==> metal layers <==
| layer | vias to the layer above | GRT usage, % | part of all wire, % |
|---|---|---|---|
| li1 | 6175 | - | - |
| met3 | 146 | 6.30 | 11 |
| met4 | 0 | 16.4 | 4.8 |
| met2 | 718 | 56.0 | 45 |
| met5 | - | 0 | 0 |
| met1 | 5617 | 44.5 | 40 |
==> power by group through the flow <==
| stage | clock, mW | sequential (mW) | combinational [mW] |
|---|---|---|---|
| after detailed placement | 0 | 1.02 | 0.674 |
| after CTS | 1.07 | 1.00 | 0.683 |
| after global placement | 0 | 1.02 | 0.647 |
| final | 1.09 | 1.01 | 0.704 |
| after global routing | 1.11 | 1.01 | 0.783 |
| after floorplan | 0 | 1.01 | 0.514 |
<file path="src/hdl/mqtt_keepalive_rx_engine_defines.svh">
// ---------------------------------------------------------------------------
// Assertion macros for the keep-alive receive engine
// Shared forms of the concurrent checks used at the top level.
// ---------------------------------------------------------------------------
`ifndef MQTT_KEEPALIVE_RX_ENGINE_DEFINES_SVH
`define MQTT_KEEPALIVE_RX_ENGINE_DEFINES_SVH

// Consequent must hold in the same cycle as the antecedent
`define KAR_ASSERT_SAME(lbl, clk_s, rst_s, ante, cons) \
  lbl: assert property (@(posedge clk_s) disable iff (!rst_s) (ante) |-> (cons)) \
    else $error("check failed");

// Consequent must hold in the cycle after the antecedent
`define KAR_ASSERT_NEXT(lbl, clk_s, rst_s, ante, cons) \
  lbl: assert property (@(posedge clk_s) disable iff (!rst_s) (ante) |=> (cons)) \
    else $error("check failed");

`endif

</file>
<file path="src/hdl/kar_pkg.sv">
// ---------------------------------------------------------------------------
// kar_pkg
// Types, codes and constants shared by the keep-alive receive engine.
// ---------------------------------------------------------------------------
package kar_pkg;

  // Result kinds
  typedef enum logic [2:0] {
    KIND_IDLE    = 3'd0,
    KIND_TX      = 3'd1,
    KIND_DONE    = 3'd2,
    KIND_TIMEOUT = 3'd3,
    KIND_LENERR  = 3'd4
  } kind_t;

  // Deframer phase
  typedef enum logic [1:0] {
    PH_TYPE = 2'd0,
    PH_LEN  = 2'd1,
    PH_PAY  = 2'd2
  } phase_t;

  // Register indexes (address bit 2)
  localparam logic REG_KEEP_ALIVE = 1'b0;
  localparam logic REG_BUF_SIZE   = 1'b1;

  localparam int          CFG_AW        = 3;
  localparam int          LIMIT_W       = 26;
  localparam int          MS_PER_S      = 1000;
  localparam logic [15:0] KEEP_RST      = 16'd15;
  localparam logic [15:0] BUF_RST       = 16'd256;
  localparam logic [26:0] AGE_MAX       = 27'h7FF_FFFF;
  localparam logic [2:0]  LEN_BYTES_MAX = 3'd4;

  localparam logic [3:0] PT_PINGREQ  = 4'd12;
  localparam logic [3:0] PT_PINGRESP = 4'd13;
  localparam logic [7:0] TX_PINGREQ  = 8'hC0;
  localparam logic [7:0] TX_PINGRESP = 8'hD0;
  localparam logic [7:0] TX_ZERO     = 8'h00;

  localparam int FIFO_DEPTH = 4;
  localparam int FIFO_AW    = 2;
  localparam int FIFO_CW    = 3;

  // Configuration seen by the core
  typedef struct packed {
    logic [LIMIT_W-1:0] limit_ms;
    logic [15:0]        buffer_size;
  } cfg_t;

  // One result beat
  typedef struct packed {
    kind_t       kind;
    logic [7:0]  tx_byte;
    logic [3:0]  packet_type;
    logic [27:0] remaining_length;
    logic [2:0]  length_bytes;
    logic [15:0] stored_length;
    logic        last;
  } res_t;

  // Result queue status
  typedef struct packed {
    logic [FIFO_CW-1:0] count;
    logic               room;
  } q_stat_t;

endpackage

</file>
<file path="src/hdl/kar_if.sv">
// ---------------------------------------------------------------------------
// kar_in_if / kar_out_if
// Valid/ready channels for input items and result beats.
// ---------------------------------------------------------------------------
interface kar_in_if;
  logic       valid;
  logic       ready;
  logic       func;
  logic [7:0] rx_byte;
  logic       link_up;

  modport source(output valid, func, rx_byte, link_up, input ready);
  modport sink(input valid, func, rx_byte, link_up, output ready);
endinterface

interface kar_out_if;
  logic        valid;
  logic        ready;
  logic [2:0]  kind;
  logic [7:0]  tx_byte;
  logic [3:0]  packet_type;
  logic [27:0] remaining_length;
  logic [2:0]  length_bytes;
  logic [15:0] stored_length;
  logic        last;

  modport source(output valid, kind, tx_byte, packet_type, remaining_length,
                 length_bytes, stored_length, last, input ready);
  modport sink(input valid, kind, tx_byte, packet_type, remaining_length,
               length_bytes, stored_length, last, output ready);
endinterface

</file>
<file path="src/hdl/kar_cfg.sv">
// ---------------------------------------------------------------------------
// kar_cfg
// APB register file: keep-alive interval and buffer size, plus the
// keep-alive limit in milliseconds computed on each keep-alive write.
// ---------------------------------------------------------------------------
module kar_cfg (
  input  logic                       clk,
  input  logic                       rst_n,
  input  logic                       psel,
  input  logic                       penable,
  input  logic                       pwrite,
  input  logic [kar_pkg::CFG_AW-1:0] paddr,
  input  logic [31:0]                pwdata,
  output logic [31:0]                prdata,
  output logic                       pready,
  output kar_pkg::cfg_t              cfg
);
  import kar_pkg::*;

  logic [15:0]        keep_r, keep_nxt;
  logic [15:0]        buf_r, buf_nxt;
  logic [LIMIT_W-1:0] limit_r, limit_nxt;
  logic               wr_en;

  assign pready = 1'b1;
  assign wr_en  = psel & penable & pwrite;

  // Decode writes; scale seconds to milliseconds on the way in
  always_comb begin
    keep_nxt  = keep_r;
    buf_nxt   = buf_r;
    limit_nxt = limit_r;
    if (wr_en) begin
      case (paddr[2])
        REG_KEEP_ALIVE: begin
          keep_nxt  = pwdata[15:0];
          limit_nxt = LIMIT_W'(pwdata[15:0]) * LIMIT_W'(MS_PER_S);
        end
        REG_BUF_SIZE: buf_nxt = pwdata[15:0];
        default: ;
      endcase
    end
  end

  always_ff @(posedge clk) begin
    if (!rst_n) begin
      keep_r  <= KEEP_RST;
      buf_r   <= BUF_RST;
      limit_r <= LIMIT_W'(KEEP_RST) * LIMIT_W'(MS_PER_S);
    end else begin
      keep_r  <= keep_nxt;
      buf_r   <= buf_nxt;
      limit_r <= limit_nxt;
    end
  end

  // Read back
  always_comb begin
    case (paddr[2])
      REG_KEEP_ALIVE: prdata = {16'd0, keep_r};
      REG_BUF_SIZE:   prdata = {16'd0, buf_r};
      default:        prdata = 32'd0;
    endcase
  end

  assign cfg.limit_ms    = limit_r;
  assign cfg.buffer_size = buf_r;

endmodule

</file>
<file path="src/hdl/kar_core.sv">
// ---------------------------------------------------------------------------
// kar_core
// Deframer and keep-alive timers: updates state for one accepted item and
// produces up to two result beats for the queue.
// ---------------------------------------------------------------------------
module kar_core (
  input  logic          clk,
  input  logic          rst_n,
  input  logic          acc,
  input  logic          func,
  input  logic [7:0]    rx_byte,
  input  logic          link_up,
  input  kar_pkg::cfg_t cfg,
  output logic [1:0]    push_n,
  output kar_pkg::res_t res0,
  output kar_pkg::res_t res1
);
  import kar_pkg::*;

  phase_t      phase_r, phase_nxt;
  logic [7:0]  header_r, header_nxt;
  logic [27:0] accum_r, accum_nxt;
  logic [2:0]  cnt_r, cnt_nxt;
  logic [27:0] left_r, left_nxt;
  logic [15:0] stored_r, stored_nxt;
  logic [26:0] in_age_r, in_age_nxt;
  logic [26:0] out_age_r, out_age_nxt;
  logic        ping_r, ping_nxt;
  logic [27:0] len_part;
  logic        fin;

  function automatic res_t mk(kind_t k, logic [7:0] tx);
    res_t r;
    r         = '0;
    r.kind    = k;
    r.tx_byte = tx;
    return r;
  endfunction

  // Place the 7 length bits of this byte by its position
  always_comb begin
    case (cnt_r[1:0])
      2'd0:    len_part = {21'd0, rx_byte[6:0]};
      2'd1:    len_part = {14'd0, rx_byte[6:0], 7'd0};
      2'd2:    len_part = {7'd0, rx_byte[6:0], 14'd0};
      default: len_part = {rx_byte[6:0], 21'd0};
    endcase
  end

  // Next state and result beats
  always_comb begin
    phase_nxt   = phase_r;
    header_nxt  = header_r;
    accum_nxt   = accum_r;
    cnt_nxt     = cnt_r;
    left_nxt    = left_r;
    stored_nxt  = stored_r;
    in_age_nxt  = in_age_r;
    out_age_nxt = out_age_r;
    ping_nxt    = ping_r;
    push_n      = 2'd0;
    res0        = '0;
    res1        = '0;
    fin         = 1'b0;

    if (acc) begin
      if (!link_up) phase_nxt = PH_TYPE;
      if (!func) begin
        // Tick: age both timers, check expiry while the link is up
        if (in_age_r != AGE_MAX) in_age_nxt = in_age_r + 27'd1;
        if (out_age_r != AGE_MAX) out_age_nxt = out_age_r + 27'd1;
        if (link_up && ((in_age_nxt > {1'b0, cfg.limit_ms}) ||
                        (out_age_nxt > {1'b0, cfg.limit_ms}))) begin
          if (ping_r) begin
            push_n = 2'd1;
            res0   = mk(KIND_TIMEOUT, TX_ZERO);
          end else begin
            push_n      = 2'd2;
            res0        = mk(KIND_TX, TX_PINGREQ);
            res1        = mk(KIND_TX, TX_ZERO);
            in_age_nxt  = '0;
            out_age_nxt = '0;
            ping_nxt    = 1'b1;
          end
        end
      end else if (link_up) begin
        case (phase_r)
          PH_TYPE: begin
            header_nxt = rx_byte;
            accum_nxt  = '0;
            cnt_nxt    = '0;
            left_nxt   = '0;
            stored_nxt = '0;
            phase_nxt  = PH_LEN;
          end
          PH_LEN: begin
            accum_nxt = accum_r | len_part;
            cnt_nxt   = cnt_r + 3'd1;
            if (rx_byte[7]) begin
              // Continuation past the fourth byte is malformed
              if (cnt_nxt >= LEN_BYTES_MAX) begin
                phase_nxt = PH_TYPE;
                push_n    = 2'd1;
                res0      = mk(KIND_LENERR, TX_ZERO);
              end
            end else begin
              stored_nxt = {13'd0, cnt_nxt} + 16'd1;
              if (accum_nxt == '0) begin
                fin = 1'b1;
              end else begin
                left_nxt  = accum_nxt;
                phase_nxt = PH_PAY;
              end
            end
          end
          PH_PAY: begin
            if (stored_r < cfg.buffer_size) stored_nxt = stored_r + 16'd1;
            if (left_r != '0) left_nxt = left_r - 28'd1;
            if (left_nxt == '0) fin = 1'b1;
          end
          default: phase_nxt = PH_TYPE;
        endcase
      end

      // Packet complete: answer PINGREQ, clear ping on PINGRESP
      if (fin) begin
        phase_nxt  = PH_TYPE;
        in_age_nxt = '0;
        if (header_r[7:4] == PT_PINGREQ) begin
          push_n      = 2'd2;
          res0        = mk(KIND_TX, TX_PINGRESP);
          res1        = mk(KIND_TX, TX_ZERO);
          out_age_nxt = '0;
        end else begin
          if (header_r[7:4] == PT_PINGRESP) ping_nxt = 1'b0;
          push_n                = 2'd1;
          res0                  = mk(KIND_DONE, TX_ZERO);
          res0.packet_type      = header_r[7:4];
          res0.remaining_length = accum_nxt;
          res0.length_bytes     = cnt_nxt;
          res0.stored_length    = stored_nxt;
        end
      end

      // Flag the final beat of this item
      if (push_n == 2'd1) res0.last = 1'b1;
      if (push_n == 2'd2) res1.last = 1'b1;
    end
  end

  always_ff @(posedge clk) begin
    if (!rst_n) begin
      phase_r   <= PH_TYPE;
      header_r  <= '0;
      accum_r   <= '0;
      cnt_r     <= '0;
      left_r    <= '0;
      stored_r  <= '0;
      in_age_r  <= '0;
      out_age_r <= '0;
      ping_r    <= 1'b0;
    end else begin
      phase_r   <= phase_nxt;
      header_r  <= header_nxt;
      accum_r   <= accum_nxt;
      cnt_r     <= cnt_nxt;
      left_r    <= left_nxt;
      stored_r  <= stored_nxt;
      in_age_r  <= in_age_nxt;
      out_age_r <= out_age_nxt;
      ping_r    <= ping_nxt;
    end
  end

endmodule

</file>
<file path="src/hdl/kar_outq.sv">
// ---------------------------------------------------------------------------
// kar_outq
// Four-entry result queue: takes zero to two beats per cycle, hands out one per cycle while out_ready is high.
// ---------------------------------------------------------------------------
module kar_outq (
  input  logic             clk,
  input  logic             rst_n,
  input  logic [1:0]       push_n,
  input  kar_pkg::res_t    res0,
  input  kar_pkg::res_t    res1,
  output kar_pkg::res_t    out_data,
  output logic             out_valid,
  input  logic             out_ready,
  output kar_pkg::q_stat_t stat
);
  import kar_pkg::*;

  res_t               mem_r [FIFO_DEPTH];
  logic [FIFO_AW-1:0] wr_r, wr_nxt;
  logic [FIFO_AW-1:0] rd_r, rd_nxt;
  logic [FIFO_CW-1:0] count_r, count_nxt;
  logic               pop;

  assign out_valid = (count_r != '0);
  assign pop       = out_valid & out_ready;
  assign out_data  = mem_r[rd_r];

  // Advance pointers and occupancy
  always_comb begin
    wr_nxt    = wr_r + FIFO_AW'(push_n);
    rd_nxt    = rd_r + FIFO_AW'(pop);
    count_nxt = count_r + FIFO_CW'(push_n) - FIFO_CW'(pop);
  end

  always_ff @(posedge clk) begin
    if (!rst_n) begin
      wr_r    <= '0;
      rd_r    <= '0;
      count_r <= '0;
    end else begin
      wr_r    <= wr_nxt;
      rd_r    <= rd_nxt;
      count_r <= count_nxt;
    end
  end

  // Store beats
  always_ff @(posedge clk) begin
    if (push_n != 2'd0) mem_r[wr_r] <= res0;
    if (push_n == 2'd2) mem_r[wr_r + FIFO_AW'(1)] <= res1;
  end

  // Room for two more beats regardless of the output side
  assign stat.count = count_r;
  assign stat.room  = (count_r <= FIFO_CW'(FIFO_DEPTH - 2));

endmodule

</file>
<file path="src/hdl/mqtt_keepalive_rx_engine.sv">
// ---------------------------------------------------------------------------
// mqtt_keepalive_rx_engine
// Receive deframer and keep-alive timer of an MQTT client.
// ---------------------------------------------------------------------------
// Usage:
//   in_ch carries one beat per received byte (func 1) or per 1 ms tick
//   (func 0), each with the current link_up flag. out_ch returns result beats:
//   bytes to transmit (PINGRESP D0 00, PINGREQ C0 00), packet completions,
//   keep-alive timeouts and length errors; last marks the final beat of an
//   input beat. The cfg_ APB port sets keep_alive_s and buffer_size; write it
//   only while the block is idle.
//   An input beat updates state at its accept edge, where its result beats
//   are also written into the result queue.
//   Throughput: one input beat per cycle while out_ch takes a beat per cycle;
//   beats producing two results are paced by the four-entry result queue,
//   which accepts input while it has room for two.
//   Reset: rst_n clears deframer state, timers, pending ping and the queue;
//   registers return to 15 s and 256 bytes.
//   Stall: while out_ch.ready is low beats collect in the queue and in_ch.ready
//   drops once fewer than two entries are free.
// ---------------------------------------------------------------------------
module mqtt_keepalive_rx_engine (
  input  logic                       clk,
  input  logic                       rst_n,
  kar_in_if.sink                     in_ch,
  kar_out_if.source                  out_ch,
  input  logic                       cfg_psel,
  input  logic                       cfg_penable,
  input  logic                       cfg_pwrite,
  input  logic [kar_pkg::CFG_AW-1:0] cfg_paddr,
  input  logic [31:0]                cfg_pwdata,
  output logic [31:0]                cfg_prdata,
  output logic                       cfg_pready
);
  import kar_pkg::*;

`include "mqtt_keepalive_rx_engine_defines.svh"

  cfg_t       cfg;
  q_stat_t    q_stat;
  res_t       res0, res1, out_data;
  logic [1:0] push_n;
  logic       in_acc;
  logic       out_pop;

  assign in_ch.ready = q_stat.room;
  assign in_acc      = in_ch.valid & in_ch.ready;
  assign out_pop     = out_ch.valid & out_ch.ready;

  kar_cfg u_cfg (
    .clk     (clk),
    .rst_n   (rst_n),
    .psel    (cfg_psel),
    .penable (cfg_penable),
    .pwrite  (cfg_pwrite),
    .paddr   (cfg_paddr),
    .pwdata  (cfg_pwdata),
    .prdata  (cfg_prdata),
    .pready  (cfg_pready),
    .cfg     (cfg)
  );

  kar_core u_core (
    .clk     (clk),
    .rst_n   (rst_n),
    .acc     (in_acc),
    .func    (in_ch.func),
    .rx_byte (in_ch.rx_byte),
    .link_up (in_ch.link_up),
    .cfg     (cfg),
    .push_n  (push_n),
    .res0    (res0),
    .res1    (res1)
  );

  kar_outq u_outq (
    .clk       (clk),
    .rst_n     (rst_n),
    .push_n    (push_n),
    .res0      (res0),
    .res1      (res1),
    .out_data  (out_data),
    .out_valid (out_ch.valid),
    .out_ready (out_ch.ready),
    .stat      (q_stat)
  );

  // Drive result beat fields
  assign out_ch.kind             = 3'(out_data.kind);
  assign out_ch.tx_byte          = out_data.tx_byte;
  assign out_ch.packet_type      = out_data.packet_type;
  assign out_ch.remaining_length = out_data.remaining_length;
  assign out_ch.length_bytes     = out_data.length_bytes;
  assign out_ch.stored_length    = out_data.stored_length;
  assign out_ch.last             = out_data.last;

  // Completions, timeouts and length errors are always single beats
  `KAR_ASSERT_SAME(a_single_last, clk, rst_n, out_pop && (out_ch.kind != 3'(KIND_TX)), out_ch.last)
  // First byte of a ping pair is never the final beat
  `KAR_ASSERT_SAME(a_pair_first, clk, rst_n, out_pop && (out_ch.kind == 3'(KIND_TX)) && ((out_ch.tx_byte == TX_PINGREQ) || (out_ch.tx_byte == TX_PINGRESP)), !out_ch.last)
  // Queue never overfills
  `KAR_ASSERT_SAME(a_q_bound, clk, rst_n, 1'b1, q_stat.count <= FIFO_CW'(FIFO_DEPTH))
  // Pop with no accept drains exactly one entry
  `KAR_ASSERT_NEXT(a_q_drain, clk, rst_n, !in_acc && out_pop, q_stat.count == $past(q_stat.count) - FIFO_CW'(1))

endmodule
</file>
<file path="src/flat_wrapper.sv">
// flat-port wrapper written by rule: the top's interface ports become plain ports
module mqtt_keepalive_rx_engine_flat import kar_pkg::*;
  (clk, rst_n, cfg_psel, cfg_penable, cfg_pwrite, cfg_paddr, cfg_pwdata, cfg_prdata, cfg_pready, in_ch_valid, in_ch_func, in_ch_rx_byte, in_ch_link_up, in_ch_ready, out_ch_valid, out_ch_kind, out_ch_tx_byte, out_ch_packet_type, out_ch_remaining_length, out_ch_length_bytes, out_ch_stored_length, out_ch_last, out_ch_ready);
  kar_in_if in_ch_i ();
  kar_out_if out_ch_i ();
  input  logic clk;
  input  logic rst_n;
  input  logic cfg_psel;
  input  logic cfg_penable;
  input  logic cfg_pwrite;
  input  logic [kar_pkg::CFG_AW-1:0] cfg_paddr;
  input  logic [31:0] cfg_pwdata;
  output logic [31:0] cfg_prdata;
  output logic cfg_pready;
  input wire logic [$bits(in_ch_i.valid)-1:0] in_ch_valid;
  input wire logic [$bits(in_ch_i.func)-1:0] in_ch_func;
  input wire logic [$bits(in_ch_i.rx_byte)-1:0] in_ch_rx_byte;
  input wire logic [$bits(in_ch_i.link_up)-1:0] in_ch_link_up;
  output wire logic [$bits(in_ch_i.ready)-1:0] in_ch_ready;
  output wire logic [$bits(out_ch_i.valid)-1:0] out_ch_valid;
  output wire logic [$bits(out_ch_i.kind)-1:0] out_ch_kind;
  output wire logic [$bits(out_ch_i.tx_byte)-1:0] out_ch_tx_byte;
  output wire logic [$bits(out_ch_i.packet_type)-1:0] out_ch_packet_type;
  output wire logic [$bits(out_ch_i.remaining_length)-1:0] out_ch_remaining_length;
  output wire logic [$bits(out_ch_i.length_bytes)-1:0] out_ch_length_bytes;
  output wire logic [$bits(out_ch_i.stored_length)-1:0] out_ch_stored_length;
  output wire logic [$bits(out_ch_i.last)-1:0] out_ch_last;
  input wire logic [$bits(out_ch_i.ready)-1:0] out_ch_ready;
  assign in_ch_i.valid = in_ch_valid;
  assign in_ch_i.func = in_ch_func;
  assign in_ch_i.rx_byte = in_ch_rx_byte;
  assign in_ch_i.link_up = in_ch_link_up;
  assign in_ch_ready = in_ch_i.ready;
  assign out_ch_valid = out_ch_i.valid;
  assign out_ch_kind = out_ch_i.kind;
  assign out_ch_tx_byte = out_ch_i.tx_byte;
  assign out_ch_packet_type = out_ch_i.packet_type;
  assign out_ch_remaining_length = out_ch_i.remaining_length;
  assign out_ch_length_bytes = out_ch_i.length_bytes;
  assign out_ch_stored_length = out_ch_i.stored_length;
  assign out_ch_last = out_ch_i.last;
  assign out_ch_i.ready = out_ch_ready;
  mqtt_keepalive_rx_engine u_core (.clk(clk), .rst_n(rst_n), .in_ch(in_ch_i), .out_ch(out_ch_i), .cfg_psel(cfg_psel), .cfg_penable(cfg_penable), .cfg_pwrite(cfg_pwrite), .cfg_paddr(cfg_paddr), .cfg_pwdata(cfg_pwdata), .cfg_prdata(cfg_prdata), .cfg_pready(cfg_pready));
endmodule
</file>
::::
▸ **WHAT THE TASK REQUIRES**: Return every line from the entries above that contains the word "path".

▸ **RESULT OF THIS EXERCISE**:
<file path="src/hdl/mqtt_keepalive_rx_engine_defines.svh">
<file path="src/hdl/kar_pkg.sv">
<file path="src/hdl/kar_if.sv">
<file path="src/hdl/kar_cfg.sv">
<file path="src/hdl/kar_core.sv">
<file path="src/hdl/kar_outq.sv">
<file path="src/hdl/mqtt_keepalive_rx_engine.sv">
<file path="src/flat_wrapper.sv">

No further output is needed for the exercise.